CULTURE Laugh at me by Ifeanyi Awachie
f you’re at Yale and want to see some stand-up comedy, you basically have four options: go to Last Comic Standing, the competition that determines which student will open for the headliner of the Fall Show; go to the Fall Show, Yale’s annual comedy show featuring a popular stand-up comedian; go to the Cucumber, a regular open mic for student stand-up comedians hosted by the Yale Record, Yale’s humor magazine; or, see a show by Just the Tip, Yale’s only student stand-up comedy group. You should know, though, that the first two options are only possible in October. Ben Boult, SM ’14, and Cody Wilkins, ES ’14, had this limitation in mind when they founded Just the Tip. Both competed in their freshman year to be in the Fall Show, which is where they first met. Although he had never performed stand-up comedy before, Wilkins won the competition and the chance to open, along with Yael Zinkow, SY ’12, for the Fall Show starring Michael Ian Black.

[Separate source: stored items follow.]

$ cat src/rtl/matmul_seq_ctrl.sv
// matmul_seq_ctrl: sequencer for the matrix-multiply datapath.
// Walks IDLE -> CLEAR -> FEED -> DRAIN -> WRITE -> DONE -> IDLE, driving the
// accumulator clear, the skewed operand wavefront, the pipeline drain and the
// row-by-row write-back of C into the selected scratchpad target.
// Optional feature macro: MATMUL_BIAS_EN (adds mode_bias_i / load_bias_o so a
// job can load the prior C contents as a bias instead of clearing).
// Every output is a flop loaded from the next-state decode, so there is no
// combinational path from any input to any output.
module matmul_seq_ctrl #(
    parameter int MAX_DIM     = 4,
    parameter int SP_NTARGETS = 4,
    parameter int PIPE_LAT    = 2,
    localparam int DIM_W  = (MAX_DIM > 1) ? $clog2(MAX_DIM) : 1,
    localparam int TGT_W  = (SP_NTARGETS > 1) ? $clog2(SP_NTARGETS) : 1,
    localparam int STEP_W = $clog2(3 * MAX_DIM)
) (
    input  logic              clk_i,
    input  logic              rst_i,
    input  logic              start_i,
    input  logic [DIM_W-1:0]  n_dim_i,
    input  logic [DIM_W-1:0]  k_dim_i,
    input  logic [DIM_W-1:0]  m_dim_i,
    input  logic [TGT_W-1:0]  sp_target_i,
`ifdef MATMUL_BIAS_EN
    input  logic              mode_bias_i,
    output logic              load_bias_o,
`endif
    output logic              busy_o,
    output logic              done_o,
    output logic              clear_acc_o,
    output logic              feed_valid_o,
    output logic [STEP_W-1:0] feed_step_o,
    output logic              wr_en_o,
    input  logic              wr_ready_i,
    output logic [DIM_W-1:0]  wr_row_o,
    output logic [TGT_W-1:0]  wr_target_o
);

    // The shared counter must hold the last feed step and the last drain cycle.
    localparam int CNT_MAX = (3 * MAX_DIM > PIPE_LAT) ? 3 * MAX_DIM : PIPE_LAT;
    localparam int CNT_W   = $clog2(CNT_MAX + 1);

    typedef enum logic [2:0] {
        IDLE  = 3'd0,
        CLEAR = 3'd1,
        FEED  = 3'd2,
        DRAIN = 3'd3,
        WRITE = 3'd4,
        DONE  = 3'd5
    } state_t;

    state_t             stateR;
    state_t             nextStateS;
    logic [CNT_W-1:0]   cntR;
    logic [CNT_W-1:0]   nextCntS;
    logic               latchS;
    logic               useBiasS;

    logic [DIM_W-1:0]   nR;
    logic [DIM_W-1:0]   kR;
    logic [DIM_W-1:0]   mR;
    logic [TGT_W-1:0]   targetR;

    logic [CNT_W-1:0]   feedLastS;
    logic [CNT_W-1:0]   drainLastS;
    logic [CNT_W-1:0]   rowLastS;

    logic               busyR;
    logic               doneR;
    logic               clearR;
    logic               feedValidR;
    logic [STEP_W-1:0]  feedStepR;
    logic               wrEnR;
    logic [DIM_W-1:0]   wrRowR;

    // Feed length S = N+K+M-2 with N = n+1 etc., so the last step index is n+k+m.
    assign feedLastS  = CNT_W'(nR) + CNT_W'(kR) + CNT_W'(mR);
    assign drainLastS = CNT_W'(PIPE_LAT - 1);
    assign rowLastS   = CNT_W'(nR);

`ifdef MATMUL_BIAS_EN
    logic biasR;

    // Bias mode for the upcoming CLEAR cycle: fresh input when starting, else latched.
    always_comb begin
        useBiasS = biasR;
        if (latchS) begin
            useBiasS = mode_bias_i;
        end else begin
            useBiasS = biasR;
        end
    end
`else
    assign useBiasS = 1'b0;
`endif

    // Next-state and counter logic; the counter restarts at zero on every state entry.
    always_comb begin
        nextStateS = stateR;
        nextCntS   = cntR;
        latchS     = 1'b0;
        case (stateR)
            IDLE: begin
                if (start_i) begin
                    nextStateS = CLEAR;
                    nextCntS   = {CNT_W{1'b0}};
                    latchS     = 1'b1;
                end else begin
                    nextStateS = IDLE;
                end
            end
            CLEAR: begin
                nextStateS = FEED;
                nextCntS   = {CNT_W{1'b0}};
            end
            FEED: begin
                if (cntR == feedLastS) begin
                    nextStateS = DRAIN;
                    nextCntS   = {CNT_W{1'b0}};
                end else begin
                    nextCntS   = cntR + CNT_W'(1);
                end
            end
            DRAIN: begin
                if (cntR == drainLastS) begin
                    nextStateS = WRITE;
                    nextCntS   = {CNT_W{1'b0}};
                end else begin
                    nextCntS   = cntR + CNT_W'(1);
                end
            end
            WRITE: begin
                if (wr_ready_i) begin
                    if (cntR == rowLastS) begin
                        nextStateS = DONE;
                        nextCntS   = {CNT_W{1'b0}};
                    end else begin
                        nextCntS   = cntR + CNT_W'(1);
                    end
                end else begin
                    nextCntS = cntR;
                end
            end
            DONE: begin
                nextStateS = IDLE;
                nextCntS   = {CNT_W{1'b0}};
            end
            default: begin
                nextStateS = IDLE;
                nextCntS   = {CNT_W{1'b0}};
            end
        endcase
    end

    // State and counter registers.
    always_ff @(posedge clk_i or posedge rst_i) begin
        if (rst_i) begin
            stateR <= IDLE;
            cntR   <= {CNT_W{1'b0}};
        end else begin
            stateR <= nextStateS;
            cntR   <= nextCntS;
        end
    end

    // Command fields captured on an accepted start; they hold through IDLE afterwards.
    always_ff @(posedge clk_i or posedge rst_i) begin
        if (rst_i) begin
            nR      <= {DIM_W{1'b0}};
            kR      <= {DIM_W{1'b0}};
            mR      <= {DIM_W{1'b0}};
            targetR <= {TGT_W{1'b0}};
        end else if (latchS) begin
            nR      <= n_dim_i;
            kR      <= k_dim_i;
            mR      <= m_dim_i;
            targetR <= sp_target_i;
        end
    end

`ifdef MATMUL_BIAS_EN
    logic loadBiasR;

    // Bias mode flag and the bias-load strobe that replaces the clear pulse.
    always_ff @(posedge clk_i or posedge rst_i) begin
        if (rst_i) begin
            biasR     <= 1'b0;
            loadBiasR <= 1'b0;
        end else begin
            biasR     <= useBiasS;
            loadBiasR <= (nextStateS == CLEAR) && useBiasS;
        end
    end

    assign load_bias_o = loadBiasR;
`endif

    // Output flops loaded from the decode of the state being entered.
    always_ff @(posedge clk_i or posedge rst_i) begin
        if (rst_i) begin
            busyR      <= 1'b0;
            doneR      <= 1'b0;
            clearR     <= 1'b0;
            feedValidR <= 1'b0;
            feedStepR  <= {STEP_W{1'b0}};
            wrEnR      <= 1'b0;
            wrRowR     <= {DIM_W{1'b0}};
        end else begin
            busyR      <= (nextStateS != IDLE);
            doneR      <= (nextStateS == DONE);
            clearR     <= (nextStateS == CLEAR) && !useBiasS;
            feedValidR <= (nextStateS == FEED);
            feedStepR  <= (nextStateS == FEED) ? STEP_W'(nextCntS) : {STEP_W{1'b0}};
            wrEnR      <= (nextStateS == WRITE);
            wrRowR     <= (nextStateS == WRITE) ? DIM_W'(nextCntS) : {DIM_W{1'b0}};
        end
    end

    assign busy_o       = busyR;
    assign done_o       = doneR;
    assign clear_acc_o  = clearR;
    assign feed_valid_o = feedValidR;
    assign feed_step_o  = feedStepR;
    assign wr_en_o      = wrEnR;
    assign wr_row_o     = wrRowR;
    assign wr_target_o  = targetR;

endmodule
$ cat config.mk
export PLATFORM = sky130hd
export DESIGN_NAME = sfp_to_fix_pipe
export DESIGN_NICKNAME = d
export VERILOG_FILES = /design/src/rtl/sfp_to_fix_pipe.sv
export SDC_FILE = /design/constraint.sdc
export NUM_CORES = 1
export LEC_CHECK = 0
export BUFFER_PORTS_ARGS = -buffer_cell sky130_fd_sc_hd__buf_4
export CORE_UTILIZATION = 28
export DETAILED_ROUTE_END_ITERATION = 10
export GPL_TIMING_DRIVEN = 0
export HOLD_SLACK_MARGIN = 0.15
export PLACE_DENSITY = 0.5
export SLEW_MARGIN = 20
export SYNTH_ARGS = -nofsm -noshare
export SYNTH_HDL_FRONTEND = slang
export SYNTH_SLANG_ARGS = --single-unit
$ cat constraint.sdc
create_clock -name clk -period 8.34 [get_ports clk]
set_input_delay 0.417 -clock clk [delete_from_list [all_inputs] [get_ports clk]]
set_output_delay 0.417 -clock clk [all_outputs]
set_load 0.01 [all_outputs]
## src/rtl/interleaved_fifo_pkg.sv

```systemverilog
// Shared helpers for the two-bank interleaved arbiter: address split,
// starvation-counter sizing and the per-bank grant encoding.
package interleaved_fifo_pkg;

   // Bit 0 of a requester address selects the bank; the remaining bits index the bank word.
   localparam int BANK_BIT = 0;

   typedef enum logic [1:0] {
      GRANT_NONE = 2'b00,
      GRANT_A    = 2'b01,
      GRANT_B    = 2'b10
   } grant_t;

   function automatic int bank_word_width(input int lb_depth);
      return (lb_depth > 1) ? lb_depth - 1 : 1;
   endfunction

   function automatic int starve_width(input int limit);
      return (limit < 1) ? 1 : $clog2(limit + 1);
   endfunction

endpackage

```

## src/rtl/bank_grant.sv

```systemverilog
// Two-way grant for one bank: A normally wins a conflict, B wins once it has
// been starved for long enough.
module bank_grant
   import interleaved_fifo_pkg::*;
(
   input  logic   a_req,
   input  logic   b_req,
   input  logic   b_starved,
   output grant_t grant
);

   // NOTE: assigning a default before any branch keeps this block free of inferred latches.
   always_comb begin
      grant = GRANT_NONE;
      if (a_req && b_req) begin
         grant = b_starved ? GRANT_B : GRANT_A;
      end else if (a_req) begin
         grant = GRANT_A;
      end else if (b_req) begin
         grant = GRANT_B;
      end
   end

endmodule

```

## src/rtl/interleaved_bank_arbiter.sv

```systemverilog
// Arbitrates two requesters onto two address-interleaved memory banks, tracks
// read responses per requester and keeps conflict/starvation statistics.
module interleaved_bank_arbiter
   import interleaved_fifo_pkg::*;
#(
   parameter  int DATA_WIDTH    = 8,
   parameter  int FIFO_DEPTH    = 16,
   parameter  int STARVE_LIMIT  = 4,
   localparam int LB_FIFO_DEPTH = $clog2(FIFO_DEPTH)
) (
   input  logic                     clk,
   input  logic                     rstn,
   input  logic                     clear,
   input  logic                     a_req_valid,
   output logic                     a_req_ready,
   input  logic                     a_req_we,
   input  logic [LB_FIFO_DEPTH-1:0] a_req_addr,
   input  logic [DATA_WIDTH-1:0]    a_req_wdata,
   output logic                     a_rsp_valid,
   output logic [DATA_WIDTH-1:0]    a_rsp_data,
   input  logic                     b_req_valid,
   output logic                     b_req_ready,
   input  logic                     b_req_we,
   input  logic [LB_FIFO_DEPTH-1:0] b_req_addr,
   input  logic [DATA_WIDTH-1:0]    b_req_wdata,
   output logic                     b_rsp_valid,
   output logic [DATA_WIDTH-1:0]    b_rsp_data,
   output logic [LB_FIFO_DEPTH-1:0] mem0_addr,
   output logic [DATA_WIDTH-1:0]    mem0_din,
   input  logic [DATA_WIDTH-1:0]    mem0_dout,
   output logic                     mem0_wr_enable,
   output logic                     mem0_rd_enable,
   output logic [LB_FIFO_DEPTH-1:0] mem1_addr,
   output logic [DATA_WIDTH-1:0]    mem1_din,
   input  logic [DATA_WIDTH-1:0]    mem1_dout,
   output logic                     mem1_wr_enable,
   output logic                     mem1_rd_enable,
   output logic [15:0]              conflict_cnt
);

   localparam int WORD_W   = bank_word_width(LB_FIFO_DEPTH);
   localparam int STARVE_W = starve_width(STARVE_LIMIT);
   localparam logic [STARVE_W-1:0] STARVE_MAX = STARVE_W'(STARVE_LIMIT);

   typedef struct packed {
      logic                     wr_enable;
      logic                     rd_enable;
      logic [LB_FIFO_DEPTH-1:0] addr;
      logic [DATA_WIDTH-1:0]    din;
   } mem_port_t;

   logic                     a_active, b_active, a_bank, b_bank, conflict, b_starved;
   logic [LB_FIFO_DEPTH-1:0] a_word, b_word;
   logic                     a_rsp_bank, b_rsp_bank;
   logic [STARVE_W-1:0]      starve_cnt;
   grant_t                   grant0, grant1;
   mem_port_t                port0, port1;

   // Gating the requests with rstn holds every combinational output at its reset value.
   assign a_active  = rstn && a_req_valid;
   assign b_active  = rstn && b_req_valid;
   assign a_bank    = a_req_addr[BANK_BIT];
   assign b_bank    = b_req_addr[BANK_BIT];
   assign a_word    = LB_FIFO_DEPTH'(a_req_addr[BANK_BIT+1 +: WORD_W]);
   assign b_word    = LB_FIFO_DEPTH'(b_req_addr[BANK_BIT+1 +: WORD_W]);
   assign conflict  = a_active && b_active && (a_bank == b_bank);
   assign b_starved = (starve_cnt >= STARVE_MAX);

   bank_grant u_bank0_grant (
      .a_req     (a_active && !a_bank),
      .b_req     (b_active && !b_bank),
      .b_starved (b_starved),
      .grant     (grant0)
   );

   bank_grant u_bank1_grant (
      .a_req     (a_active && a_bank),
      .b_req     (b_active && b_bank),
      .b_starved (b_starved),
      .grant     (grant1)
   );

   assign a_req_ready = (grant0 == GRANT_A) || (grant1 == GRANT_A);
   assign b_req_ready = (grant0 == GRANT_B) || (grant1 == GRANT_B);

   function automatic mem_port_t access(input logic                     we,
                                        input logic [LB_FIFO_DEPTH-1:0] word,
                                        input logic [DATA_WIDTH-1:0]    wdata);
      mem_port_t port;
      port           = '0;
      port.wr_enable = we;
      port.rd_enable = !we;
      port.addr      = word;
      port.din       = we ? wdata : '0;
      return port;
   endfunction

   always_comb begin
      port0 = '0;
      port1 = '0;
      case (grant0)
         GRANT_A: port0 = access(a_req_we, a_word, a_req_wdata);
         GRANT_B: port0 = access(b_req_we, b_word, b_req_wdata);
         default: port0 = '0;
      endcase
      case (grant1)
         GRANT_A: port1 = access(a_req_we, a_word, a_req_wdata);
         GRANT_B: port1 = access(b_req_we, b_word, b_req_wdata);
         default: port1 = '0;
      endcase
   end

   assign mem0_wr_enable = port0.wr_enable;
   assign mem0_rd_enable = port0.rd_enable;
   assign mem0_addr      = port0.addr;
   assign mem0_din       = port0.din;
   assign mem1_wr_enable = port1.wr_enable;
   assign mem1_rd_enable = port1.rd_enable;
   assign mem1_addr      = port1.addr;
   assign mem1_din       = port1.din;

   // NOTE: state registers use non-blocking assignments so every flop samples pre-edge values.
   always_ff @(posedge clk or negedge rstn) begin
      if (!rstn) begin
         a_rsp_valid <= 1'b0;
         b_rsp_valid <= 1'b0;
         a_rsp_bank  <= 1'b0;
         b_rsp_bank  <= 1'b0;
      end else begin
         a_rsp_valid <= a_req_ready && !a_req_we;
         b_rsp_valid <= b_req_ready && !b_req_we;
         a_rsp_bank  <= a_bank;
         b_rsp_bank  <= b_bank;
      end
   end

   // The remembered bank steers each requester to the bank it read last cycle.
   assign a_rsp_data = !a_rsp_valid ? '0 : (a_rsp_bank ? mem1_dout : mem0_dout);
   assign b_rsp_data = !b_rsp_valid ? '0 : (b_rsp_bank ? mem1_dout : mem0_dout);

   always_ff @(posedge clk or negedge rstn) begin
      if (!rstn) begin
         conflict_cnt <= '0;
         starve_cnt   <= '0;
      end else if (clear) begin
         conflict_cnt <= '0;
         starve_cnt   <= '0;
      end else begin
         if (conflict && (conflict_cnt != 16'hFFFF)) begin
            conflict_cnt <= conflict_cnt + 16'd1;
         end
         if (b_active && !b_req_ready) begin
            if (starve_cnt != '1) begin
               starve_cnt <= starve_cnt + 1'b1;
            end
         end else begin
            starve_cnt <= '0;
         end
      end
   end

endmodule

```
$ cat config.mk
export PLATFORM = sky130hd
export DESIGN_NAME = dff_pipe_elastic
export DESIGN_NICKNAME = d
export VERILOG_FILES = /design/src/rtl/dff_pipe_elastic.sv
export SDC_FILE = /design/constraint.sdc
export NUM_CORES = 1
export LEC_CHECK = 0
export CORE_ASPECT_RATIO = 1.1
export CORE_MARGIN = 2
export CORE_UTILIZATION = 40
export CTS_BUF_LIST = sky130_fd_sc_hd__clkbuf_8
export CTS_CLUSTER_SIZE = 28
export DETAILED_ROUTE_END_ITERATION = 8
export PLACE_DENSITY = 0.71
export SYNTH_ARGS = -nofsm -noshare
export SYNTH_HDL_FRONTEND = slang
export SYNTH_SLANG_ARGS = --single-unit
$ cat constraint.sdc
create_clock -name clk -period 1.4 [get_ports clk]
set_input_delay 0.14 -clock clk [delete_from_list [all_inputs] [get_ports clk]]
set_output_delay 0.14 -clock clk [all_outputs]
set_load 0.01 [all_outputs]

As it turned out, Wilkins had a soccer game the day after the Fall Show, so he couldn’t perform. Because Boult had placed third in Last Comic Standing, he got to take Wilkins’ place at the Fall Show. Ironically, Wilkins broke his ankle at soccer practice, so he couldn’t play in his game and ended up going to the Fall Show and watching Boult’s opening act. Later, the two came up with the idea to start a group for stand-up comedians at Yale. Just the Tip hosted its first performance of the year Sunday, Oct. 14. Eric Nelson, SM ’16, performed in the show, titled “Don’t Cut Me Off.” Before his audition for the group, he’d never done stand-up. Nelson found the process of trying out for Just the Tip much more laid-back than that of auditioning for improv comedy or a cappella. “I was really not expecting to be asked to be in the show,” he said. “But I was, and I was overjoyed.” According to Nelson, what stand-up at Yale is missing is the kind of community other artistic groups have, and Just the Tip is helping to provide that community.
The Yale Herald (Oct. 19, 2012)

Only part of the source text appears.